Limited data is available on the long-term outcome of patients with increased cardiovascular event risk, treated with newer-generation durable polymer drug-eluting stents (DES).

METHODS

We therefore assessed 3-year follow-up data of high-risk versus low- to intermediate-risk patients of the randomized DUTCH PEERS trial (NCT01331707). In both risk groups we also compared patients treated with Resolute Integrity versus Promus Element DES. Patients were categorized as "high-risk" if they met ≥1 of the following criteria: (1) diabetes (17.9%); (2) previous myocardial infarction (21.9%); (3) previous coronary revascularization (25.8%); (4) chronic renal failure (3.5%); (5) left ventricular ejection fraction ≤30% (1.5%); and (6) age ≥75 years (17.3%).

RESULTS

At the 3-year follow-up, the incidence of the composite endpoint target vessel failure (TVF) (13.2 vs. 7.5%; logrank p < 0.001) and 2 of its components - cardiac death (4.7 vs. 1.5%; logrank p < 0.001) and target vessel revascularization (7.3 vs. 4.7%; logrank p = 0.03) - was higher in high-risk (n = 957) versus low- to intermediate-risk patients (n = 854).

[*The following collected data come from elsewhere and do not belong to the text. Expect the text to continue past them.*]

==> nickel: inputs <==
Design cordic, start of the top module:
module cordic(
        clk_in,
        reset_n,
        ena,
        phase_in,
        phase_out,
        cos_o,
        sin_o
        );
Settings: LEC_CHECK=0, ABC_AREA=1, CAP_MARGIN=20, CELL_PAD_IN_SITES_DETAIL_PLACEMENT=0, CORE_MARGIN=2, CORE_UTILIZATION=66, GPL_TIMING_DRIVEN=1, MIN_ROUTING_LAYER=met1, SETUP_SLACK_MARGIN=0.49, SLEW_MARGIN=20; clock period 3.28 ns.
run.sh (not shown) runs the stock make flow with config.mk's settings and CLKGATE_MAP_FILE=.
==> ember: changes against nickel <==
CORE_UTILIZATION = 71   (was 66)
SETUP_SLACK_MARGIN = -0.26   (was 0.49)
==> flow/constraint.sdc (replaced) <==
create_clock -name core_clock -period 2.61 [get_ports {clk_in}]
set_input_delay 0.5220 -clock core_clock [delete_from_list [all_inputs] [get_ports {clk_in}]]
set_output_delay 0.5220 -clock core_clock [all_outputs]
set_load 0.01 [all_outputs]
==> comparison <==
nickel completed with no timing, DRC or antenna violations. ember never finished: it broke off in global routing with GRT-0232. Synthesized cell count is the same in nickel and ember. Of nickel and ember, nickel has the higher die area (gap 7.4%, measured against ember). In area after synthesis, nickel and ember do not differ.


==> exp/maple: inputs <==
cordic again, from the RTL that the note above started with.
clock: 2.17 ns
lec_check: 0
abc_area: 0
cap_margin: 20
core_aspect_ratio: 0.96
core_margin: 9
core_utilization: 31
cts_cluster_size: 21
min_routing_layer: met2
slew_margin: 40
==> exp/quartz (differences from exp/maple) <==
Settings changed: ABC_AREA 0 to default, CORE_ASPECT_RATIO 0.96 to default, CORE_MARGIN 9 to 2, CORE_UTILIZATION 31 to 64, CTS_CLUSTER_SIZE 21 to default, MIN_ROUTING_LAYER met2 to default, SLEW_MARGIN 40 to 20.
==> flow/constraint.sdc (replaced) <==
create_clock -name core_clock -period 3.47 [get_ports {clk_in}]
set_input_delay 0.6940 -clock core_clock [delete_from_list [all_inputs] [get_ports {clk_in}]]
set_output_delay 0.6940 -clock core_clock [all_outputs]
set_load 0.01 [all_outputs]
==> results_slide.txt <==
Synthesis and Place & Route Summary

Hold path
  – Hold Crit Depth: 1
  – Sink of the worst hold path: z[2][1]$_SDFF_PN0_

Timing
  – Final TNS setup: -7260 ps
  – Setup-failing EPs final: 76
  – Fmax: 0.268 GHz
  – Final WS setup: -262 ps

Outcome
  – Fail Reasons: setup timing
  – Outcome: complete, but fails checks

Placement
  – Final HPWL DP: 65.9 mm
That was exp/quartz.
==> results_slide.txt <==
Synthesis and Place & Route Summary

Outcome
  – Fail Reasons: setup timing
  – Outcome: complete, but fails checks

Timing
  – Final WS setup: -1570 ps
  – Fmax: 0.268 GHz
  – Setup-failing EPs final: 330
  – Final TNS setup: -349180 ps

Hold path
  – Hold Crit Depth: 2
That was exp/maple.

Among high-risk patients, treatment with Resolute Integrity (n = 481) and Promus Element stents (n = 476) was similarly safe and efficacious (TVF: 13.3 vs. 13.1%; logrank p = 0.95; definite-or-probable stent thrombosis: 1.7 vs. 1.7%; logrank p = 1.00).

CONCLUSIONS

The newer-generation Resolute Integrity and Promus Element stents showed similar results in terms of safety and efficacy for treating high-risk patients, who had significantly higher event rates than patients with low-to-intermediate risk.